What To Expect

The basics of therapy are simple: I would offer you a regular time and place to meet, genuine welcome, respect and concern, and all of my attention and experience devoted to you and what is important to you.

Therapy can also be understood as a focused conversation inquiring into two main areas:

  • What is stopping you from living the life you would like to be living, or, as is sometimes the case, even imagining what that life might look like? What is calling for attention and expression?
  • How can our meetings recognize, encourage and strengthen your ability to make changes for the better?

People sometimes wish that the therapist had a magic wand and, with one wave, could solve all their problems and make them happy. Although the reality is that therapy involves effort, the good news is that you wouldn’t be labouring alone. The alliance between us means that there would be someone in your corner, ready to work with you in your best interests.
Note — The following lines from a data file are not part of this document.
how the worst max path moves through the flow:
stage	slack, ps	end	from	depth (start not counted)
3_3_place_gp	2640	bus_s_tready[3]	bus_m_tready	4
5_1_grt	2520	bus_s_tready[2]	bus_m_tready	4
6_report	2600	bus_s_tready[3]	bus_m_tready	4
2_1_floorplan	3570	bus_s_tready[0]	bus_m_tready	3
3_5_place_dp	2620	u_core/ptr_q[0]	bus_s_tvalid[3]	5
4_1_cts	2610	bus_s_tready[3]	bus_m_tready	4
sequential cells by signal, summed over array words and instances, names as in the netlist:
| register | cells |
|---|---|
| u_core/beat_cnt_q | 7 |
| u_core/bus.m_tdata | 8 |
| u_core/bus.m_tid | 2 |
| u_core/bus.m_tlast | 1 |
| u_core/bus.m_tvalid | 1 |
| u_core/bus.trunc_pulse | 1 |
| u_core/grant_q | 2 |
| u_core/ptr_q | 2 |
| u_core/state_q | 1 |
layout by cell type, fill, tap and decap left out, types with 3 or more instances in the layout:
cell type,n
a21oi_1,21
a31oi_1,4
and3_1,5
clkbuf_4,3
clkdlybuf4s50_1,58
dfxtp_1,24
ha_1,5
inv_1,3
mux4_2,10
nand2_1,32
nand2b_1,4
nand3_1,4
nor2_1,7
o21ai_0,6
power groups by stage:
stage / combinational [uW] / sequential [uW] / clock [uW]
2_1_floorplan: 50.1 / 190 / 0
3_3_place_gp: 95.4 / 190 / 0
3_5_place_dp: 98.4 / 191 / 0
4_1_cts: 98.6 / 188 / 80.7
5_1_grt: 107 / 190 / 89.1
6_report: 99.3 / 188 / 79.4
==> config.mk <==
export PLATFORM = sky130hd
export DESIGN_NAME = common_apb3_regbank_flat
export DESIGN_NICKNAME = d
export VERILOG_FILES = /design/src/rtl/common_apb3_regbank_if.sv /design/src/rtl/common_apb3_regbank.sv /design/src/flat_wrapper.sv
export SDC_FILE = /design/constraint.sdc
export NUM_CORES = 1
export LEC_CHECK = 0
export BUFFER_PORTS_ARGS = -buffer_cell sky130_fd_sc_hd__buf_2
export CAP_MARGIN = 10
export CORE_AREA = 5 5 257 259
export DETAILED_ROUTE_END_ITERATION = 8
export DIE_AREA = 0 0 262 264
export PLACE_DENSITY = 0.51
export SLEW_MARGIN = 25
export SYNTH_ARGS = -nofsm -noshare
export SYNTH_HDL_FRONTEND = slang
export SYNTH_SLANG_ARGS = --single-unit
==> constraint.sdc <==
create_clock -name clk -period 19.9 [get_ports clk]
set_input_delay 1.99 -clock clk [delete_from_list [all_inputs] [get_ports clk]]
set_output_delay 1.99 -clock clk [all_outputs]
set_load 0.02 [all_outputs]
==> src/rtl/common_apb3_regbank_if.sv <==
// APB3 bus bundle between the SoC bridge and the vision register bank.
// Master drives address/control/write data; slave returns data and status.
interface common_apb3_regbank_if #(
    parameter int ADDR_WIDTH = 12,
    parameter int DATA_WIDTH = 32
);
    logic [ADDR_WIDTH-1:0] PADDR;
    logic                  PSEL;
    logic                  PENABLE;
    logic                  PWRITE;
    logic [DATA_WIDTH-1:0] PWDATA;
    logic [DATA_WIDTH-1:0] PRDATA;
    logic                  PREADY;
    logic                  PSLVERROR;

    modport master (
        output PADDR,
        output PSEL,
        output PENABLE,
        output PWRITE,
        output PWDATA,
        input  PRDATA,
        input  PREADY,
        input  PSLVERROR
    );

    modport slave (
        input  PADDR,
        input  PSEL,
        input  PENABLE,
        input  PWRITE,
        input  PWDATA,
        output PRDATA,
        output PREADY,
        output PSLVERROR
    );
endinterface

==> src/rtl/common_apb3_regbank.sv <==
// APB3 register bank: RW control regs with write strobes, live status regs,
// W1C interrupt status with enable mask, ID register and wait states.
module common_apb3_regbank #(
    parameter int ADDR_WIDTH                = 12,
    parameter int DATA_WIDTH                = 32,
    parameter int NUM_CTRL                  = 8,
    parameter int NUM_STAT                  = 10,
    parameter int NUM_IRQ                   = 8,
    parameter int WAIT_STATES               = 0,
    parameter logic [DATA_WIDTH-1:0] ID_VALUE = 32'hABCD_5678
) (
    input  logic                           clk,
    input  logic                           reset,
    common_apb3_regbank_if.slave           bus,
    output logic [NUM_CTRL*DATA_WIDTH-1:0] ctrl_out,
    output logic [NUM_CTRL-1:0]            ctrl_wr_pulse,
    input  logic [NUM_STAT*DATA_WIDTH-1:0] stat_in,
    input  logic [NUM_IRQ-1:0]             irq_src,
    output logic                           irq
);
    localparam int IW    = ADDR_WIDTH - 2;
    localparam int S_IDX = NUM_CTRL + NUM_STAT;

    localparam logic [IW-1:0] STAT_LO = IW'(NUM_CTRL);
    localparam logic [IW-1:0] IRQ_ST  = IW'(S_IDX);
    localparam logic [IW-1:0] IRQ_EN  = IW'(S_IDX + 1);
    localparam logic [IW-1:0] ID_IDX  = IW'(S_IDX + 2);
    localparam logic [3:0]    WS      = 4'(WAIT_STATES);

    logic [IW-1:0] idx;
    logic          unused_addr_lsb;

    logic access;
    logic ready;
    logic wr_done;

    logic hit_ctrl;
    logic hit_stat;
    logic hit_st;
    logic hit_en;
    logic hit_id;
    logic mapped;

    logic [3:0] wait_cnt_q;
    logic [3:0] wait_cnt_d;

    logic [DATA_WIDTH-1:0] ctrl_q [NUM_CTRL];
    logic [DATA_WIDTH-1:0] ctrl_d [NUM_CTRL];
    logic [NUM_CTRL-1:0]   ctrl_we;
    logic [NUM_CTRL-1:0]   pulse_q;

    logic [NUM_IRQ-1:0] irq_st_q;
    logic [NUM_IRQ-1:0] irq_st_d;
    logic [NUM_IRQ-1:0] irq_en_q;
    logic [NUM_IRQ-1:0] irq_en_d;
    logic [NUM_IRQ-1:0] irq_clr;
    logic               irq_q;
    logic               irq_d;

    logic [DATA_WIDTH-1:0] rdata;

    assign idx             = bus.PADDR[ADDR_WIDTH-1:2];
    assign unused_addr_lsb = ^bus.PADDR[1:0];

    // Address decode; anything above the ID word is unmapped.
    assign hit_ctrl = idx < STAT_LO;
    assign hit_stat = (idx >= STAT_LO) && (idx < IRQ_ST);
    assign hit_st   = idx == IRQ_ST;
    assign hit_en   = idx == IRQ_EN;
    assign hit_id   = idx == ID_IDX;
    assign mapped   = hit_ctrl | hit_stat | hit_st | hit_en | hit_id;

    assign access  = bus.PSEL & bus.PENABLE;
    assign ready   = access & (wait_cnt_q == WS) & ~reset;
    assign wr_done = ready & bus.PWRITE;

    always_comb begin
        wait_cnt_d = '0;
        if (access && !ready) begin
            wait_cnt_d = wait_cnt_q + 4'd1;
        end
    end

    always_comb begin
        ctrl_we = '0;
        for (int k = 0; k < NUM_CTRL; k++) begin
            ctrl_we[k] = wr_done && hit_ctrl && (idx == IW'(k));
        end
    end

    always_comb begin
        for (int k = 0; k < NUM_CTRL; k++) begin
            ctrl_d[k] = ctrl_we[k] ? bus.PWDATA : ctrl_q[k];
        end
    end

    // A source pulse in the same cycle as a W1C keeps the bit set.
    always_comb begin
        irq_clr = '0;
        if (wr_done && hit_st) begin
            irq_clr = bus.PWDATA[NUM_IRQ-1:0];
        end
        irq_st_d = (irq_st_q & ~irq_clr) | irq_src;
        irq_en_d = irq_en_q;
        if (wr_done && hit_en) begin
            irq_en_d = bus.PWDATA[NUM_IRQ-1:0];
        end
        irq_d = |(irq_st_q & irq_en_q);
    end

    always_ff @(posedge clk or posedge reset) begin
        if (reset) begin
            wait_cnt_q <= '0;
            pulse_q    <= '0;
            irq_st_q   <= '0;
            irq_en_q   <= '0;
            irq_q      <= 1'b0;
            for (int k = 0; k < NUM_CTRL; k++) begin
                ctrl_q[k] <= '0;
            end
        end else begin
            wait_cnt_q <= wait_cnt_d;
            pulse_q    <= ctrl_we;
            irq_st_q   <= irq_st_d;
            irq_en_q   <= irq_en_d;
            irq_q      <= irq_d;
            for (int k = 0; k < NUM_CTRL; k++) begin
                ctrl_q[k] <= ctrl_d[k];
            end
        end
    end

    always_comb begin
        rdata = '0;
        if (access && !reset) begin
            unique case (1'b1)
                hit_ctrl: begin
                    for (int k = 0; k < NUM_CTRL; k++) begin
                        if (idx == IW'(k)) begin
                            rdata = ctrl_q[k];
                        end
                    end
                end
                hit_stat: begin
                    for (int k = 0; k < NUM_STAT; k++) begin
                        if (idx == IW'(NUM_CTRL + k)) begin
                            rdata = stat_in[k*DATA_WIDTH +: DATA_WIDTH];
                        end
                    end
                end
                hit_st: rdata[NUM_IRQ-1:0] = irq_st_q;
                hit_en: rdata[NUM_IRQ-1:0] = irq_en_q;
                hit_id: rdata = ID_VALUE;
                default: rdata = '0;
            endcase
        end
    end

    assign bus.PRDATA    = rdata;
    assign bus.PREADY    = ready;
    assign bus.PSLVERROR = ready & ~mapped;

    for (genvar g = 0; g < NUM_CTRL; g++) begin : g_ctrl
        assign ctrl_out[g*DATA_WIDTH +: DATA_WIDTH] = ctrl_q[g];
    end

    assign ctrl_wr_pulse = pulse_q;
    assign irq           = irq_q;
endmodule

==> src/flat_wrapper.sv <==
// flat-port wrapper written by rule: the top's interface ports become plain ports
module common_apb3_regbank_flat 
#(
    parameter int ADDR_WIDTH                = 12,
    parameter int DATA_WIDTH                = 32,
    parameter int NUM_CTRL                  = 8,
    parameter int NUM_STAT                  = 10,
    parameter int NUM_IRQ                   = 8,
    parameter int WAIT_STATES               = 0,
    parameter logic [DATA_WIDTH-1:0] ID_VALUE = 32'hABCD_5678
)
  (clk, reset, ctrl_out, ctrl_wr_pulse, stat_in, irq_src, irq, bus_PADDR, bus_PSEL, bus_PENABLE, bus_PWRITE, bus_PWDATA, bus_PRDATA, bus_PREADY, bus_PSLVERROR);
  common_apb3_regbank_if #(.ADDR_WIDTH(ADDR_WIDTH), .DATA_WIDTH(DATA_WIDTH)) bus_i ();
  input  logic clk;
  input  logic reset;
  output logic [NUM_CTRL*DATA_WIDTH-1:0] ctrl_out;
  output logic [NUM_CTRL-1:0] ctrl_wr_pulse;
  input  logic [NUM_STAT*DATA_WIDTH-1:0] stat_in;
  input  logic [NUM_IRQ-1:0] irq_src;
  output logic irq;
  input wire logic [$bits(bus_i.PADDR)-1:0] bus_PADDR;
  input wire logic [$bits(bus_i.PSEL)-1:0] bus_PSEL;
  input wire logic [$bits(bus_i.PENABLE)-1:0] bus_PENABLE;
  input wire logic [$bits(bus_i.PWRITE)-1:0] bus_PWRITE;
  input wire logic [$bits(bus_i.PWDATA)-1:0] bus_PWDATA;
  output wire logic [$bits(bus_i.PRDATA)-1:0] bus_PRDATA;
  output wire logic [$bits(bus_i.PREADY)-1:0] bus_PREADY;
  output wire logic [$bits(bus_i.PSLVERROR)-1:0] bus_PSLVERROR;
  assign bus_i.PADDR = bus_PADDR;
  assign bus_i.PSEL = bus_PSEL;
  assign bus_i.PENABLE = bus_PENABLE;
  assign bus_i.PWRITE = bus_PWRITE;
  assign bus_i.PWDATA = bus_PWDATA;
  assign bus_PRDATA = bus_i.PRDATA;
  assign bus_PREADY = bus_i.PREADY;
  assign bus_PSLVERROR = bus_i.PSLVERROR;
  common_apb3_regbank #(.ADDR_WIDTH(ADDR_WIDTH), .DATA_WIDTH(DATA_WIDTH), .NUM_CTRL(NUM_CTRL), .NUM_STAT(NUM_STAT), .NUM_IRQ(NUM_IRQ), .WAIT_STATES(WAIT_STATES), .ID_VALUE(ID_VALUE)) u_core (.clk(clk), .reset(reset), .bus(bus_i), .ctrl_out(ctrl_out), .ctrl_wr_pulse(ctrl_wr_pulse), .stat_in(stat_in), .irq_src(irq_src), .irq(irq));
endmodule
==> impl_metrics.ini <==
[status]
status = complete, no violations

[floorplanning]
core_area_um2 = 63650
die-area_um2 = 69170
dieWidth_um = 262
start_util_pct = 25.77
die_h_um = 264
io_pins = 676
rows = 93

[sta]
clock_skew_ns = 0.03391
slew-limit-headroom_pct = 29.02
hold_viol = 0
report.final.slew_viol_count = 0
fin_crit_sh_pct = 38.38
min_period_ns = 7.638
tns_ns = 0
clock.fmax_mhz = 130.9
setup_violations = 0
rsz0062_at_grt = no
worst_pin_slew_ns = 1.062

[clocking]
cts_sinks = 285
clock_latency_ns = 0.54
ctsHoldBuffers = 0
cts_setup_buffers = 0
cts_resized = 0
numCtsBuffers = 34
path_clk_slew_ns = 0.06
cts_tree = built
ctsLongestPathBuffers = 3
cts-root-buf = clkbuf_16
cts.htree.levels = 2

[logic_synthesis]
synth.cell_area_um2 = 16400
synth-async-reset-ratio_pct = 100.0
synth_fp_nets = 1910
syn_area_per_cell_um2 = 10.71
ys_seq_elements = 285
synth_top_flop_cell = dfrtp_1
yosysWarningCount = 0
synth-edff-count = 0
synth_cells = 1531
synth_seq_area_share_pct = 43.48
yosysUniqueCellTypes = 66

[cells_and_area]
design_area_um2 = 21920
finalNetCount = 2536
drive_gt1_share_pct = 51.08
layout_common_cells = 670 x buf_2, 285 x dfrtp_1, 264 x mux2_2
final_common_cell = buf_2
fin_util_pct = 34.44
fillers = 6702
syn2layout_area_growth_pct = 33.65

[global_routing]
first_global_vias = 16907
grt_busiest_layer = met2
met3_usage_pct = 7.474
grt_pass1_wl_um = 135300
grtUsageTotal_pct = 27.39
gr-usage-met2_pct = 45.20
grt_start_max_net_pins = 103
antenna_found_initial = 47
gr-usage-met1_pct = 33.28
gr-total-overflow = 0

[critical_path]
path_cells = buf_6, buf_4, and2_1, nand2_1, nor2_2, buf_4, a2111oi_0, o311ai_0, buf_2
cp-start-kind = primary input
critPathSlowestCell = buf_4
cpPeakStageDelay_ns = 0.69
crit_arrival_ns = 5.65
path_class = in2out
cp.required_ns = 17.91
worstSetupEndpointType = output pin
worst_path_most_repeated_cell = buf_4
path_max_fanout = 48
crit_family = buffers and inverters
reg2reg_slack_ns = 16.61
cp_num_buf_inv = 4

[drt]
dr_total_vias = 16631
drtIter0Drc = 1627
dr.pass1.iters = 6
viasPerCell = 5.428
drc = 0
wl_per_cell_um = 32.66
ant_nets = 0
wl_um = 100100

[place]
hpwl_um = 75910
placed_area_um2 = 20720
port_buffers = 673
place_congestion = 0.9538

[power]
power.leakage_nw = 10.92
total_power_w = 0.001358
peakVddDrop_uv = 66.12
powerDensity_nw_per_um2 = 61.94

[job]
drv_cap = 0

[min_path]
hold_class = reg2reg
-- kinds of logic (layout without fill, tap and decap cells) --
| group | count (synthesis) | count (layout) | synth area share (%) |
|---|---|---|---|
| AOI/OAI and AO/OA | 477 | 477 | 18.77 |
| muxes | 336 | 336 | 25.10 |
| DFF | 285 | 285 | 43.48 |
| and+or+nand+nor | 270 | 270 | 8.116 |
| buffers and inverters | 159 | 807 | 4.279 |
| adders and majority gates | 2 | 2 | 0.1525 |
| xor gates and xnor gates | 2 | 2 | 0.1068 |
| other | 0 | 30 | 0 |
-- report_power, final --
group	internal (W)	leakage, nW	switching (W)
Sequential	0.000580	3.92	0.000000275
Clock	0.000382	0.536	0.000258
Combinational	0.0000509	6.46	0.0000866
[config.mk]
export PLATFORM = sky130hd
export DESIGN_NAME = bus_ctrl_8288x
export DESIGN_NICKNAME = d
export VERILOG_FILES = /design/src/rtl/bus_ctrl_8288x.sv
export SDC_FILE = /design/constraint.sdc
export NUM_CORES = 1
export LEC_CHECK = 0
export CAP_MARGIN = 5
export CORE_AREA = 2 2 39 41
export DETAILED_ROUTE_END_ITERATION = 6
export DIE_AREA = 0 0 41 43
export PLACE_DENSITY = 0.81
export SLEW_MARGIN = 0
export SYNTH_ARGS = -nofsm -noshare
export SYNTH_HDL_FRONTEND = slang
export SYNTH_SLANG_ARGS = --single-unit
[constraint.sdc]
create_clock -name clk -period 1.8 [get_ports clk]
set_clock_uncertainty 0.1 [all_clocks]
set_input_delay 0.36 -clock clk [delete_from_list [all_inputs] [get_ports clk]]
set_output_delay 0.36 -clock clk [all_outputs]
set_load 0.03 [all_outputs]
The work, or nitty-gritty, of therapy involves bringing issues that are troubling you into the room and allowing yourself the freedom to speak your truth. This may include frustration, confusion, impatience, fear, regret, shame, grief and anger. Therapy offers a kind of temporary refuge from your daily responsibilities and gives you a chance to say how things really are with you. In turn, I would do my best to hear and understand, to offer contact and accompaniment, encouragement, support and clarity.

Another essential aspect of therapy is that it fosters self-awareness and personal growth. As you would begin to come out of the fog of not quite knowing what’s what, you could get to know yourself better, work through the pain that inevitably has to be worked through and move towards living a more satisfying life.

Because each person is unique there can never be a generic plan or one-size-fits-all method of therapy. However, it is my experience that when someone can relax in the company of a non-judgemental and compassionate therapist, he or she can start to recover the wholeness of who they are, participate more fully in their relationships, and engage with greater confidence and courage in the outside world.